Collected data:

● ● ●

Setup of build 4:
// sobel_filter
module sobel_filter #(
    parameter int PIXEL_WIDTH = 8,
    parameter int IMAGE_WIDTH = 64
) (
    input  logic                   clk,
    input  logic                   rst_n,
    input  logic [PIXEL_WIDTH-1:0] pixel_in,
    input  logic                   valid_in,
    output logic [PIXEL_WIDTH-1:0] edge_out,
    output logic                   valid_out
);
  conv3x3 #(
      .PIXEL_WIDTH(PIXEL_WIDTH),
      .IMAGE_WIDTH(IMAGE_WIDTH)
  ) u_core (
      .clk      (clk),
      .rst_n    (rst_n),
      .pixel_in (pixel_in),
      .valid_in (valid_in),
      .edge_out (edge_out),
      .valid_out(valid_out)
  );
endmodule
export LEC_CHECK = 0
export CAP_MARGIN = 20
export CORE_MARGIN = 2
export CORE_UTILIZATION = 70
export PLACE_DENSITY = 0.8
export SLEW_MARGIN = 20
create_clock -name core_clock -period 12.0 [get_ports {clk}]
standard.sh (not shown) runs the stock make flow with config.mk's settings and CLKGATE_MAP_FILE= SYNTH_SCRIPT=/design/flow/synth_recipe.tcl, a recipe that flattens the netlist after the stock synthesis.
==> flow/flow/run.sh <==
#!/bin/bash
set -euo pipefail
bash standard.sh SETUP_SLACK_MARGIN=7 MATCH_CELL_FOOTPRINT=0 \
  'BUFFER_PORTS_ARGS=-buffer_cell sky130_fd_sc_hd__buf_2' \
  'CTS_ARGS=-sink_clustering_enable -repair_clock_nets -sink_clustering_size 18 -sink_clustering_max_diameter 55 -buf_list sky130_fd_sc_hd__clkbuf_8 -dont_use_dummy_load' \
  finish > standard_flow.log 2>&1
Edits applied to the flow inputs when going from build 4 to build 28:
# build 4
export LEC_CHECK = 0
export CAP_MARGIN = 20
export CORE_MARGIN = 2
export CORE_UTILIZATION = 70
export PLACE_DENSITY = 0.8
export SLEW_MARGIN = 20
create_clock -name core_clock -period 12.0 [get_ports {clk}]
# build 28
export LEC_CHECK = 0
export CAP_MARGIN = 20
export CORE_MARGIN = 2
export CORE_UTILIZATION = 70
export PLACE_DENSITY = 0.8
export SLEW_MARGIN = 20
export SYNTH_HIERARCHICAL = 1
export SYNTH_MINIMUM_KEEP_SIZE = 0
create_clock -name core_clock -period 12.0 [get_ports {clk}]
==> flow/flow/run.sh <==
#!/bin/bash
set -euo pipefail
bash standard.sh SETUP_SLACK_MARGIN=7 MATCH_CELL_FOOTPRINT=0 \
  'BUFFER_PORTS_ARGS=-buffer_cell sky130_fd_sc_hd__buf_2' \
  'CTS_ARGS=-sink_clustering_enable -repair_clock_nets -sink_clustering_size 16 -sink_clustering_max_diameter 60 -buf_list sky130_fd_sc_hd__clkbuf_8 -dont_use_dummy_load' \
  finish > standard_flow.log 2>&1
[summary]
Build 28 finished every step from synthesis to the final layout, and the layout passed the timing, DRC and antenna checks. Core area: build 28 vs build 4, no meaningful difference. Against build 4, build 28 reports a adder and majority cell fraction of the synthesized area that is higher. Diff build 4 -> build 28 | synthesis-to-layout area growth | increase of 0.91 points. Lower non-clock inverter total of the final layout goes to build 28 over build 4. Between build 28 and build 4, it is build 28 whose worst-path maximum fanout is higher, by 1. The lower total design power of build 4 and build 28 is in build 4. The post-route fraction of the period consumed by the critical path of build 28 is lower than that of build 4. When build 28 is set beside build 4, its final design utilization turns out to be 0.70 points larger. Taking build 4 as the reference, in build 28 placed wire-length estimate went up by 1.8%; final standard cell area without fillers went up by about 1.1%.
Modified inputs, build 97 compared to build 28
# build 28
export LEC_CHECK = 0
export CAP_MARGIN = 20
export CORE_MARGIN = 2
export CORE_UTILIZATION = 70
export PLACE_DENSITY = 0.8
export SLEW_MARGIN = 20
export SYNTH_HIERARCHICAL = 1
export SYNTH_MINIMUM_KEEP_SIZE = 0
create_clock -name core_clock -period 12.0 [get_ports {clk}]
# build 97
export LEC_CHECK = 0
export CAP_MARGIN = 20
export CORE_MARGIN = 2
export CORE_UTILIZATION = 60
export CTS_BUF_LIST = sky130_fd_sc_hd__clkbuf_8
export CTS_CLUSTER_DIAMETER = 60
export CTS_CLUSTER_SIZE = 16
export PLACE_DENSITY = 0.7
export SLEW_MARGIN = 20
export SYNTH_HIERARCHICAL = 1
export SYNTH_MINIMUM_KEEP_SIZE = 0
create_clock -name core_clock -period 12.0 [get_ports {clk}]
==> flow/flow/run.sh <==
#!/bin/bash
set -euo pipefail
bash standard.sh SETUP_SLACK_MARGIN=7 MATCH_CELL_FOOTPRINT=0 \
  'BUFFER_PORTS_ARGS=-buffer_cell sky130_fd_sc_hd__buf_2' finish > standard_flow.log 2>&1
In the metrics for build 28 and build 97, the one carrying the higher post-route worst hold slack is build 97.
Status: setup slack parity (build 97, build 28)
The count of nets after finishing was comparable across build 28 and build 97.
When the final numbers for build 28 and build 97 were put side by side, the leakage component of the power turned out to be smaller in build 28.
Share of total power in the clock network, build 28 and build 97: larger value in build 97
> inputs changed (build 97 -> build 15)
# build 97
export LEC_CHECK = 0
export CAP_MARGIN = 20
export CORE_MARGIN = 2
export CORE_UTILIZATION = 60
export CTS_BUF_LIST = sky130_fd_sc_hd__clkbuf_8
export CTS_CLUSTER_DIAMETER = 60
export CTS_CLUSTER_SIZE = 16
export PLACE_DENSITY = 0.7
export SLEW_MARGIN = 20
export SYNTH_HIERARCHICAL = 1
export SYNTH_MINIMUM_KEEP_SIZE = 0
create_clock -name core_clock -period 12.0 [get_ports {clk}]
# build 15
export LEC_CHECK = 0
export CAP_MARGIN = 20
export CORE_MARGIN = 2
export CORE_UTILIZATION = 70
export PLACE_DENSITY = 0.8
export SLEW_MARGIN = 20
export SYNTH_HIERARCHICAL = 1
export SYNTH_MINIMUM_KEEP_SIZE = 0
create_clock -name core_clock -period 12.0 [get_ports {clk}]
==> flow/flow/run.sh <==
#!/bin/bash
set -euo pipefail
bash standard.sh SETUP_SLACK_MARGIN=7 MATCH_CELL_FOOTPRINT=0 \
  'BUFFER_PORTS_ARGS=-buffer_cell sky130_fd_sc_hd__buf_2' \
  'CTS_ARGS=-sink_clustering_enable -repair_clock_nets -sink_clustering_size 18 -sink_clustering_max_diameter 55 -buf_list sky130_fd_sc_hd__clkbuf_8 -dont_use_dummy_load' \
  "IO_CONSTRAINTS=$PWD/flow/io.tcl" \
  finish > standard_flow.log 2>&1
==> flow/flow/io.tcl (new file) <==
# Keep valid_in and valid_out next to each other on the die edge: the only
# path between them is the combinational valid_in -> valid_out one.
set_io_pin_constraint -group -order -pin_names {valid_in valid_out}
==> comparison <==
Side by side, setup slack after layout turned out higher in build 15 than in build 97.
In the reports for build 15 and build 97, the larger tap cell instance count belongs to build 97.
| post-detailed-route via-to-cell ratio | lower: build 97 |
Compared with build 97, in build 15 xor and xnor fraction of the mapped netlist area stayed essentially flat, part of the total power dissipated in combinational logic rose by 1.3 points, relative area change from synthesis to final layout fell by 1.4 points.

● ● ●

→ **What the task requires**
The reply should contain all of the entries exactly as shown above.

→ **Solution to the problem**
Setup of build 4:
// sobel_filter
module sobel_filter #(
    parameter int PIXEL_WIDTH = 8,
    parameter int IMAGE_WIDTH = 64
) (
    input  logic                   clk,
    input  logic                   rst_n,
    input  logic [PIXEL_WIDTH-1:0] pixel_in,
    input  logic                   valid_in,
    output logic [PIXEL_WIDTH-1:0] edge_out,
    output logic                   valid_out
);
  conv3x3 #(
      .PIXEL_WIDTH(PIXEL_WIDTH),
      .IMAGE_WIDTH(IMAGE_WIDTH)
  ) u_core (
      .clk      (clk),
      .rst_n    (rst_n),
      .pixel_in (pixel_in),
      .valid_in (valid_in),
      .edge_out (edge_out),
      .valid_out(valid_out)
  );
endmodule
export LEC_CHECK = 0
export CAP_MARGIN = 20
export CORE_MARGIN = 2
export CORE_UTILIZATION = 70
export PLACE_DENSITY = 0.8
export SLEW_MARGIN = 20
create_clock -name core_clock -period 12.0 [get_ports {clk}]
standard.sh (not shown) runs the stock make flow with config.mk's settings and CLKGATE_MAP_FILE= SYNTH_SCRIPT=/design/flow/synth_recipe.tcl, a recipe that flattens the netlist after the stock synthesis.
==> flow/flow/run.sh <==
#!/bin/bash
set -euo pipefail
bash standard.sh SETUP_SLACK_MARGIN=7 MATCH_CELL_FOOTPRINT=0 \
  'BUFFER_PORTS_ARGS=-buffer_cell sky130_fd_sc_hd__buf_2' \
  'CTS_ARGS=-sink_clustering_enable -repair_clock_nets -sink_clustering_size 18 -sink_clustering_max_diameter 55 -buf_list sky130_fd_sc_hd__clkbuf_8 -dont_use_dummy_load' \
  finish > standard_flow.log 2>&1
Edits applied to the flow inputs when going from build 4 to build 28:
# build 4
export LEC_CHECK = 0
export CAP_MARGIN = 20
export CORE_MARGIN = 2
export CORE_UTILIZATION = 70
export PLACE_DENSITY = 0.8
export SLEW_MARGIN = 20
create_clock -name core_clock -period 12.0 [get_ports {clk}]
# build 28
export LEC_CHECK = 0
export CAP_MARGIN = 20
export CORE_MARGIN = 2
export CORE_UTILIZATION = 70
export PLACE_DENSITY = 0.8
export SLEW_MARGIN = 20
export SYNTH_HIERARCHICAL = 1
export SYNTH_MINIMUM_KEEP_SIZE = 0
create_clock -name core_clock -period 12.0 [get_ports {clk}]
==> flow/flow/run.sh <==
#!/bin/bash
set -euo pipefail
bash standard.sh SETUP_SLACK_MARGIN=7 MATCH_CELL_FOOTPRINT=0 \
  'BUFFER_PORTS_ARGS=-buffer_cell sky130_fd_sc_hd__buf_2' \
  'CTS_ARGS=-sink_clustering_enable -repair_clock_nets -sink_clustering_size 16 -sink_clustering_max_diameter 60 -buf_list sky130_fd_sc_hd__clkbuf_8 -dont_use_dummy_load' \
  finish > standard_flow.log 2>&1
[summary]
Build 28 finished every step from synthesis to the final layout, and the layout passed the timing, DRC and antenna checks. Core area: build 28 vs build 4, no meaningful difference. Against build 4, build 28 reports a adder and majority cell fraction of the synthesized area that is higher. Diff build 4 -> build 28 | synthesis-to-layout area growth | increase of 0.91 points. Lower non-clock inverter total of the final layout goes to build 28 over build 4. Between build 28 and build 4, it is build 28 whose worst-path maximum fanout is higher, by 1. The lower total design power of build 4 and build 28 is in build 4. The post-route fraction of the period consumed by the critical path of build 28 is lower than that of build 4. When build 28 is set beside build 4, its final design utilization turns out to be 0.70 points larger. Taking build 4 as the reference, in build 28 placed wire-length estimate went up by 1.8%; final standard cell area without fillers went up by about 1.1%.
Modified inputs, build 97 compared to build 28
# build 28
export LEC_CHECK = 0
export CAP_MARGIN = 20
export CORE_MARGIN = 2
export CORE_UTILIZATION = 70
export PLACE_DENSITY = 0.8
export SLEW_MARGIN = 20
export SYNTH_HIERARCHICAL = 1
export SYNTH_MINIMUM_KEEP_SIZE = 0
create_clock -name core_clock -period 12.0 [get_ports {clk}]
# build 97
export LEC_CHECK = 0
export CAP_MARGIN = 20
export CORE_MARGIN = 2
export CORE_UTILIZATION = 60
export CTS_BUF_LIST = sky130_fd_sc_hd__clkbuf_8
export CTS_CLUSTER_DIAMETER = 60
export CTS_CLUSTER_SIZE = 16
export PLACE_DENSITY = 0.7
export SLEW_MARGIN = 20
export SYNTH_HIERARCHICAL = 1
export SYNTH_MINIMUM_KEEP_SIZE = 0
create_clock -name core_clock -period 12.0 [get_ports {clk}]
==> flow/flow/run.sh <==
#!/bin/bash
set -euo pipefail
bash standard.sh SETUP_SLACK_MARGIN=7 MATCH_CELL_FOOTPRINT=0 \
  'BUFFER_PORTS_ARGS=-buffer_cell sky130_fd_sc_hd__buf_2' finish > standard_flow.log 2>&1
In the metrics for build 28 and build 97, the one carrying the higher post-route worst hold slack is build 97.
Status: setup slack parity (build 97, build 28)
The count of nets after finishing was comparable across build 28 and build 97.
When the final numbers for build 28 and build 97 were put side by side, the leakage component of the power turned out to be smaller in build 28.
Share of total power in the clock network, build 28 and build 97: larger value in build 97
> inputs changed (build 97 -> build 15)
# build 97
export LEC_CHECK = 0
export CAP_MARGIN = 20
export CORE_MARGIN = 2
export CORE_UTILIZATION = 60
export CTS_BUF_LIST = sky130_fd_sc_hd__clkbuf_8
export CTS_CLUSTER_DIAMETER = 60
export CTS_CLUSTER_SIZE = 16
export PLACE_DENSITY = 0.7
export SLEW_MARGIN = 20
export SYNTH_HIERARCHICAL = 1
export SYNTH_MINIMUM_KEEP_SIZE = 0
create_clock -name core_clock -period 12.0 [get_ports {clk}]
# build 15
export LEC_CHECK = 0
export CAP_MARGIN = 20
export CORE_MARGIN = 2
export CORE_UTILIZATION = 70
export PLACE_DENSITY = 0.8
export SLEW_MARGIN = 20
export SYNTH_HIERARCHICAL = 1
export SYNTH_MINIMUM_KEEP_SIZE = 0
create_clock -name core_clock -period 12.0 [get_ports {clk}]
==> flow/flow/run.sh <==
#!/bin/bash
set -euo pipefail
bash standard.sh SETUP_SLACK_MARGIN=7 MATCH_CELL_FOOTPRINT=0 \
  'BUFFER_PORTS_ARGS=-buffer_cell sky130_fd_sc_hd__buf_2' \
  'CTS_ARGS=-sink_clustering_enable -repair_clock_nets -sink_clustering_size 18 -sink_clustering_max_diameter 55 -buf_list sky130_fd_sc_hd__clkbuf_8 -dont_use_dummy_load' \
  "IO_CONSTRAINTS=$PWD/flow/io.tcl" \
  finish > standard_flow.log 2>&1
==> flow/flow/io.tcl (new file) <==
# Keep valid_in and valid_out next to each other on the die edge: the only
# path between them is the combinational valid_in -> valid_out one.
set_io_pin_constraint -group -order -pin_names {valid_in valid_out}
==> comparison <==
Side by side, setup slack after layout turned out higher in build 15 than in build 97.
In the reports for build 15 and build 97, the larger tap cell instance count belongs to build 97.
| post-detailed-route via-to-cell ratio | lower: build 97 |
Compared with build 97, in build 15 xor and xnor fraction of the mapped netlist area stayed essentially flat, part of the total power dissipated in combinational logic rose by 1.3 points, relative area change from synthesis to final layout fell by 1.4 points.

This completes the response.